I was asked to develop a circuit to help measure spark plug wear; and luckily, there is a direct correlation between coil energy and spark gap.  The testing was going to fire the plug once every 3 seconds 24 hours a day for a year.  To avoid terabytes of data, I needed a method to combine several test points and then clear the system out for the next cycle.  After some analysis, it was clear that the peak energy (seen at the peak voltage point) represented the data that was needed and since I only needed the data across a bunch of sample points, it was clear a peak detector was the answer.  The one addition was I needed a way to reset the peak detector after the voltage was sampled.  I started simple with the typical diode and capacitor, to no avail.  Then started with one op amp, which was an improvement, but nowhere near precise enough.  I ended up with a design that took an input filter (LC from Murata), 3 op amps, a resistor and an opto-transistor; along with the original diode and capacitor.

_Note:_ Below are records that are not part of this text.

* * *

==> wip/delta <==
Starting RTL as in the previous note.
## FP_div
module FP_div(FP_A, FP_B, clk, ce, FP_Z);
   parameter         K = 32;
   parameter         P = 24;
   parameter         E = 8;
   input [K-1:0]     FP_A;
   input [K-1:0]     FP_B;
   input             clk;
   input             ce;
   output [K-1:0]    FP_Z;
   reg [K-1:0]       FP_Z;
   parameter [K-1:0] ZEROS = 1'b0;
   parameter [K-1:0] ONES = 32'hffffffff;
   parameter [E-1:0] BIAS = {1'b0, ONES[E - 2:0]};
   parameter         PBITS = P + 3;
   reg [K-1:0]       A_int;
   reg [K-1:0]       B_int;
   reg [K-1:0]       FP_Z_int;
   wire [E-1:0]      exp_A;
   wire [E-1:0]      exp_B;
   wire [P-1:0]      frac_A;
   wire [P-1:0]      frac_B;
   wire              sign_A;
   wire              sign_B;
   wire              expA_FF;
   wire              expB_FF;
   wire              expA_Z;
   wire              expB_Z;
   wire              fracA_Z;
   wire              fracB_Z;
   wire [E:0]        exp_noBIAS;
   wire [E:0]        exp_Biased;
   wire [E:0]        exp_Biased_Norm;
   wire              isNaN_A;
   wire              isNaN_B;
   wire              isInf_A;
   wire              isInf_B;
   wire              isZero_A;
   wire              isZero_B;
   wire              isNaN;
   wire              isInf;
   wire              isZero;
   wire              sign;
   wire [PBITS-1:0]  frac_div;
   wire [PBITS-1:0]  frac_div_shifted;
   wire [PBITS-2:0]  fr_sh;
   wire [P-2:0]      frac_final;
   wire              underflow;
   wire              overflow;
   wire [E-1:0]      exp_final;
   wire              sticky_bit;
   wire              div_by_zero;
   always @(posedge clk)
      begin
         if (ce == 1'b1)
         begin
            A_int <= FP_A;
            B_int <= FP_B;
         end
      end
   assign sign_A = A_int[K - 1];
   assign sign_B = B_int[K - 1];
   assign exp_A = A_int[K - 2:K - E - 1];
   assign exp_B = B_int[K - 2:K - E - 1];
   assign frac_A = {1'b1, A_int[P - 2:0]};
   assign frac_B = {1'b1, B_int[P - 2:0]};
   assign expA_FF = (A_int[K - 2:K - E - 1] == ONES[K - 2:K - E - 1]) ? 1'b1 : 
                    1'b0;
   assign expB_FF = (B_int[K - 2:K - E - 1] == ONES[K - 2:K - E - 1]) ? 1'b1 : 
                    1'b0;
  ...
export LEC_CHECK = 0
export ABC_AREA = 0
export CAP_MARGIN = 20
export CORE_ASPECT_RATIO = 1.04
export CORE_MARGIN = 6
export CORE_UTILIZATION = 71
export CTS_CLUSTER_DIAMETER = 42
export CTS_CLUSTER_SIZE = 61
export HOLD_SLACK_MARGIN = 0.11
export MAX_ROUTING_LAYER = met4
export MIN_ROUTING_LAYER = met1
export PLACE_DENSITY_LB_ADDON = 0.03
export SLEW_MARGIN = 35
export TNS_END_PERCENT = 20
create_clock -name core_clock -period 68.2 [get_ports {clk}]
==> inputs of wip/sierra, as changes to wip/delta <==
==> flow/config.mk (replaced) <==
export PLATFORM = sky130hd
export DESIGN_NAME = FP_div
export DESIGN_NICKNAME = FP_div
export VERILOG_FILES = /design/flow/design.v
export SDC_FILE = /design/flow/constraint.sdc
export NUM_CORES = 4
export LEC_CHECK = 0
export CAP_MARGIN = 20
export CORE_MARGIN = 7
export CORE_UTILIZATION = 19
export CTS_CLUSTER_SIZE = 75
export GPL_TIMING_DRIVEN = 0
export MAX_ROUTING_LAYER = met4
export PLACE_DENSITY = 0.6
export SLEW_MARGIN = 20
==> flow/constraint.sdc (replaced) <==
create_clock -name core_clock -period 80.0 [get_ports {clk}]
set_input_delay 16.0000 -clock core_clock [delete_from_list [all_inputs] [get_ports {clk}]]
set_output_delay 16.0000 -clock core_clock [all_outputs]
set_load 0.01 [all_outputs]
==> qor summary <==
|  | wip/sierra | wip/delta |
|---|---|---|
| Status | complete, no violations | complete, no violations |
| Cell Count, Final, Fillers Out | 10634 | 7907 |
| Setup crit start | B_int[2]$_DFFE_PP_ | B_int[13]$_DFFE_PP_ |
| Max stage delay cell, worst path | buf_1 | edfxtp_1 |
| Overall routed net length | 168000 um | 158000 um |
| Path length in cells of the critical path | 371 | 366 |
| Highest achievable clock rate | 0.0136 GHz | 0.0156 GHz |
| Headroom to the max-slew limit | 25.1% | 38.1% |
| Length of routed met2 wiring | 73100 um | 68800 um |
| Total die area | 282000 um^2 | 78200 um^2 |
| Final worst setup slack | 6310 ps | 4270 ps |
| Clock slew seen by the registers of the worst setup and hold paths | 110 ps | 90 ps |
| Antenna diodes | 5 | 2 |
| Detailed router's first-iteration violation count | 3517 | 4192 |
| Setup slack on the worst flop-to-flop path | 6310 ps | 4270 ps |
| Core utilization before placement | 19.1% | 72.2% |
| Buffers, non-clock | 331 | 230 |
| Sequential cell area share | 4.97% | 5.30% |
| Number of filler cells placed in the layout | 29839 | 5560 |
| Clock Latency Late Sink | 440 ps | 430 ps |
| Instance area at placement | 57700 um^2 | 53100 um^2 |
==> trial 62: inputs <==
==> flow/design.v <==
module alu #(
	parameter INST_W = 4,
	parameter INT_W  = 6,
	parameter FRAC_W = 10,
	parameter DATA_W = INT_W + FRAC_W
)(
	input                      i_clk,
	input                      i_rst_n,
	input                      i_in_valid,
	output                     o_busy,
	input         [INST_W-1:0] i_inst,
	input  signed [DATA_W-1:0] i_data_a,
	input  signed [DATA_W-1:0] i_data_b,
	output                     o_out_valid,
	output        [DATA_W-1:0] o_data
);
	localparam SIGN_ADD = 4'b0000;
	localparam SIGN_SUB = 4'b0001;
	localparam SIGN_MUL = 4'b0010;
	localparam SOFTPLUS = 4'b0100;
	localparam XOR      = 4'b0101;
	localparam ARS      = 4'b0110;  
	localparam LEFT_ROT = 4'b0111;
	localparam CNT_L0   = 4'b1000;  
	localparam REV_M4   = 4'b1001;  
	localparam INIT     = 4'b1010;  
	localparam SIGN_ACC_1 = 4'b0011;
	localparam SIGN_ACC_2 = 4'b1011;
	localparam VECT_W    = 20;
	localparam VECT_SIZE = 16;
	reg [INST_W - 1: 0] current_state;
	reg [INST_W - 1: 0] next_state;
	reg                        o_busy_r;
	reg                        o_out_valid_r;
	reg        [DATA_W - 1: 0] o_data_r;
	wire                       o_busy_w;
	reg                        o_out_valid_w;
	reg        [DATA_W - 1: 0] o_data_w;
	reg signed [VECT_W - 1: 0] data_acc_old [VECT_SIZE - 1: 0];
	reg signed [VECT_W - 1: 0] data_acc_new [VECT_SIZE - 1: 0];
	reg signed [VECT_W - 1: 0] data_acc_out;
	reg signed [DATA_W - 1: 0] i_data_a_r;
	reg signed [DATA_W - 1: 0] i_data_b_r;
	reg need_saturate;
	integer i;
	assign o_busy       = o_busy_r;
	assign o_out_valid  = o_out_valid_r;
	assign o_data       = o_data_r;
	assign o_busy_w     = i_in_valid || current_state != INIT;
	always @ (*)
	begin
		data_acc_out  = 0;
		need_saturate = 0;
		begin
			case (current_state)
				SIGN_ADD:
				begin
					o_out_valid_w = 1;
					o_data_w      = add(i_data_a_r, i_data_b_r);
				end
				SIGN_SUB:
				begin
					o_out_valid_w = 1;
					o_data_w      = sub(i_data_a_r, i_data_b_r);
				end
				SIGN_MUL:
				begin
					o_out_valid_w = 1;
					o_data_w      = mul(i_data_a_r, i_data_b_r);
				end
				SIGN_ACC_1:
				begin
					o_out_valid_w = 0;
					o_data_w      = 0;
				end
				SIGN_ACC_2:
				begin
					data_acc_out = data_acc_new[i_data_a_r[$clog2(VECT_SIZE) - 1: 0]];
					if (data_acc_out[VECT_W - 1])
					begin
						need_saturate = (data_acc_out[(VECT_W - 1) - 1-: (VECT_W - DATA_W)] != {{(VECT_W - DATA_W){1'b1}}});
					end
					else
					begin
						need_saturate = (data_acc_out[(VECT_W - 1) - 1-: (VECT_W - DATA_W)] != {{(VECT_W - DATA_W){1'b0}}});
					end
					o_out_valid_w = 1;
					o_data_w      = (need_saturate) ?
										sat(data_acc_out[VECT_W - 1]) :
										data_acc_out[DATA_W - 1: 0];
				end
				SOFTPLUS:
				begin
					o_out_valid_w = 1;
					o_data_w      = softplus(i_data_a_r);
				end
				XOR:
				begin
					o_out_valid_w = 1;
					o_data_w      = exor(i_data_a_r, i_data_b_r);
				end
				ARS:
				begin
					o_out_valid_w = 1;
					o_data_w      = ars(i_data_a_r, i_data_b_r);
				end
				LEFT_ROT:
				begin
					o_out_valid_w = 1;
					o_data_w      = left_rot(i_data_a_r, i_data_b_r);
				end
				CNT_L0:
				begin
					o_out_valid_w = 1;
					o_data_w      = cnt_l0(i_data_a_r);
				end
				REV_M4:
				begin
					o_out_valid_w = 1;
					o_data_w      = rev_m4(i_data_a_r, i_data_b_r);
				end
				default:
				begin
					o_out_valid_w = 0;
					o_data_w      = 0;
				end
			endcase
		end
	end
	always @ (posedge i_clk or negedge i_rst_n)
	begin
		if (!i_rst_n)
		begin
			i_data_a_r <= 0;
			i_data_b_r <= 0;
		end
		else
		begin
			if (i_in_valid)
			begin
				i_data_a_r <= i_data_a;
				i_data_b_r <= i_data_b;
			end
			else
			begin
				i_data_a_r <= i_data_a_r;
				i_data_b_r <= i_data_b_r;
			end
		end
	end
	always @ (posedge i_clk or negedge i_rst_n)
	begin
		if (!i_rst_n)
		begin
			o_busy_r <= 1;
		end
		else
		begin
			o_busy_r <= o_busy_w;
		end
	end
	always @ (posedge i_clk or negedge i_rst_n)
	begin
		if (!i_rst_n)
		begin
			o_out_valid_r <= 0;
		end
		else
		begin
			o_out_valid_r <= o_out_valid_w;
		end
	end
	always @ (posedge i_clk or negedge i_rst_n)
	begin
		if (!i_rst_n)
		begin
			for (i = 0; i < VECT_SIZE; i = i + 1)
			begin
				data_acc_new[i] <= 0;
			end
		end
		else
		begin
			for (i = 0; i < VECT_SIZE; i = i + 1)
			begin
				if (current_state == SIGN_ACC_1 && i == i_data_a_r)
				begin
					data_acc_new[i] <= data_acc_old[i] + i_data_b_r;
				end
				else
				begin
					data_acc_new[i] <= data_acc_new[i];
				end
			end
		end
	end
	always @ (posedge i_clk or negedge i_rst_n)
	begin
		if (!i_rst_n)
		begin
			for (i = 0; i < VECT_SIZE; i = i + 1)
			begin
				data_acc_old[i] <= 0;
			end
		end
		else if (current_state == SIGN_ACC_2)
		begin
			for (i = 0; i < VECT_SIZE; i = i + 1)
			begin
				data_acc_old[i] <= data_acc_new[i];
			end
		end
	end
	always @ (posedge i_clk or negedge i_rst_n)
	begin
		if (!i_rst_n)
		begin
			current_state <= INIT;
		end
		else
		begin
			current_state <= next_state;
		end
	end
	always @ (*)
	begin
		case (current_state)
			INIT:
			begin
				if (i_in_valid)
				begin
					case (i_inst)
						SIGN_ADD:   next_state = SIGN_ADD;    
						SIGN_SUB:   next_state = SIGN_SUB;    
						SIGN_MUL:   next_state = SIGN_MUL;    
						SIGN_ACC_1: next_state = SIGN_ACC_1;  
						SOFTPLUS:   next_state = SOFTPLUS;    
						XOR:        next_state = XOR;         
						ARS:        next_state = ARS;         
						LEFT_ROT:   next_state = LEFT_ROT;    
						CNT_L0:     next_state = CNT_L0;      
						REV_M4:     next_state = REV_M4;      
						default:    next_state = INIT;        
					endcase
				end
				else
				begin
					next_state = INIT;
				end
			end
			SIGN_ACC_1:
			begin
				next_state = SIGN_ACC_2;
			end
			default:  next_state = INIT;
		endcase
	end
	always @ (posedge i_clk or negedge i_rst_n)
	begin
		if (!i_rst_n)
		begin
			o_data_r <= 0;
		end
		else
		begin
			o_data_r <= o_data_w;
		end
	end
	function automatic signed [DATA_W - 1: 0] add;
		input signed [DATA_W - 1: 0] a;
		input signed [DATA_W - 1: 0] b;
		reg signed [DATA_W - 1: 0] sum;
		reg                        is_overflow;
		begin
			sum = a + b;
			is_overflow = (a[DATA_W - 1] & b[DATA_W - 1] & ~sum[DATA_W - 1]) || (~a[DATA_W - 1] & ~b[DATA_W - 1] & sum[DATA_W - 1]);
			add = (is_overflow) ? sat(!sum[DATA_W - 1]) : sum;
		end
	endfunction
	function automatic signed [DATA_W - 1: 0] sub;
		input signed [DATA_W - 1: 0] a;
		input signed [DATA_W - 1: 0] b;
		reg signed [DATA_W - 1: 0] diff;
		reg                        is_overflow;
		begin
			diff = a - b;
			is_overflow = (a[DATA_W - 1] & ~b[DATA_W - 1] & ~diff[DATA_W - 1]) || (~a[DATA_W - 1] & b[DATA_W - 1] & diff[DATA_W - 1]);
			sub = (is_overflow) ? sat(!diff[DATA_W - 1]) : diff;
		end
	endfunction
	function automatic signed [DATA_W - 1: 0] mul;
		input signed [DATA_W - 1: 0] a;
		input signed [DATA_W - 1: 0] b;
		reg [2 * DATA_W: 0] prod;
		reg                 is_overflow;
		reg                 is_signed;
		begin
			prod = a * b;
			prod = rnd(prod, 9);
			is_signed = prod[2 * DATA_W];
			if (is_signed)
			begin
				is_overflow = (prod[(2 * DATA_W) - 1-: INT_W + 1] != {{(INT_W + 1){1'b1}}});
			end
			else
			begin
				is_overflow = (prod[(2 * DATA_W) - 1-: INT_W + 1] != {{(INT_W + 1){1'b0}}});
			end
			mul = prod[((2 * DATA_W) - INT_W - 1)-: DATA_W];
			mul = (is_overflow) ? sat(is_signed) : mul;
		end
	endfunction
	function automatic signed [DATA_W - 1: 0] softplus;
		input signed [DATA_W - 1: 0] a;
		reg signed [2 * DATA_W: 0] frac;
		reg signed  [INT_W - 1: 0] a_int;
		begin
			a_int = a[(DATA_W - 1)-: INT_W];
			if (a_int >= 'sd2)  
			begin
				softplus = a;
			end
			else if (a_int < 'sd2 && a_int >= 'sd0)  
			begin
				frac = a << 1;
				frac = frac + 12'b1000_0000_0000;
				frac = frac[DATA_W - 1: 0] * 16'hAAAB;
				frac = rnd(frac, 16);
				frac = frac >> 17;
				softplus = frac[DATA_W - 1: 0];
			end
			else if (a_int < 'sd0 && a_int >= -'sd1)  
			begin
				frac = a + 12'b1000_0000_0000;
				frac = frac[DATA_W - 1: 0] * 16'hAAAB;
				frac = rnd(frac, 16);
				frac = frac >> 17;
				softplus = frac[DATA_W - 1: 0];
			end
			else if (a_int < -'sd1 && a_int >= -'sd2)  
			begin
				frac = a << 1;
				frac = frac[DATA_W - 1: 0] + 14'b01_0100_0000_0000;
				frac = frac[DATA_W - 1: 0] * 16'hE38F;
				frac = rnd(frac, 18);
				frac = frac >> 19;
				softplus = frac[DATA_W - 1: 0];
			end
			else if (a_int < -'sd2 && a_int >= -'sd3)  
			begin
				frac = a + 12'b1100_0000_0000;
				frac = frac[DATA_W - 1: 0] * 16'hE38F;
				frac = rnd(frac, 18);
				frac = frac >> 19;
				softplus = frac[DATA_W - 1: 0];
			end
			else  
			begin
				softplus = 0;
			end
		end
	endfunction
	function automatic signed [DATA_W - 1: 0] exor;
		input signed [DATA_W - 1: 0] a;
		input signed [DATA_W - 1: 0] b;
		begin
			exor = a ^ b;
		end
	endfunction
	function automatic signed [DATA_W - 1: 0] ars;
		input signed [DATA_W - 1: 0] a;
		input signed [DATA_W - 1: 0] b;
		begin
			ars = a >>> b;
		end
	endfunction
	function automatic [DATA_W - 1: 0] left_rot;
		input [DATA_W - 1: 0] a;
		input [DATA_W - 1: 0] b;
		begin
			left_rot = (a << b) | (a >> (DATA_W - b));
		end
	endfunction
	function automatic [DATA_W - 1: 0] cnt_l0;
		input [DATA_W - 1: 0] a;
		reg [$clog2(DATA_W): 0] leading_one;
		integer i;
		begin
			if (a == 0)
			begin
				cnt_l0 = DATA_W;
			end
			else
			begin
				leading_one = 0;
				for (i = DATA_W - 1; i > 0; i = i - 1)
				begin
					if (a[i] && i > leading_one)
					begin
						leading_one = i;
					end
				end
				cnt_l0 = DATA_W - 1 - leading_one;
			end
		end
	endfunction
	function automatic [DATA_W - 1: 0] rev_m4;
		input [DATA_W - 1: 0] a;
		input [DATA_W - 1: 0] b;
		integer i;
		begin
			for (i = 0; i < 13; i = i + 1)
			begin
				rev_m4[i] = (a[i+: 4] == b[(DATA_W - 1 - i)-: 4]);
			end
			rev_m4[DATA_W - 1-: 3] = 0;
		end
	endfunction
	function automatic signed [DATA_W - 1: 0] sat;
		input is_signed;
		begin
			sat = (is_signed) ? 16'b1000_0000_0000_0000 : 16'b0111_1111_1111_1111;
		end
	endfunction
	function automatic signed [2 * DATA_W: 0] rnd;
		input signed [2 * DATA_W: 0] a;
		input    [$clog2(DATA_W): 0] rounding_bit;
		begin
			rnd = (a[rounding_bit]) ? a + (1'b1 << rounding_bit) : a;
		end
	endfunction
endmodule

Looking at the schematic, the input, which comes from a high voltage stepdown probe, is fed into a EMI filter.  The signal is then fed into a voltage follower op amp.  This first stage is used as a high impedance input buffer to avoid loading the high voltage probe.  The output of the input buffer is fed into a peak detector with some unique features.  IC3 is the initial op amp of the detector and is configured as a voltage follower, however, the feedback comes all the way from the final drive stage.  When the positive input is fed with a voltage higher than the current value in the capacitor, the output goes high and starts to charge the holding capacitor.  Given the noisy environment if discharging ~50kV repeatedly, I added a 1.2k resistor to eliminate spurious spikes.  Since the voltage across the capacitor can't change instantaneously, the noise doesn't have an impact on the signal.  In addition to noise suppression, it helps to reduce any stray current leakage through the diode.  IC4 provides two functions, the one is a voltage follow output to drive the test equipment, and the other is to feed that signal all the way back to the negative input of IC3.  By feeding the output back, a precise representation of the peak voltage is retained.  

The last part of the circuit is IC5, which is an opto-isolated transistor used to reset the peak voltage.  As described above, the requirement was to find the peak voltage across dozens of spark events.  After a prescribed number of events, the output data is sampled and the led of the isolated transistor is turned on to short out the capacitor and reset the circuit for the next set of events.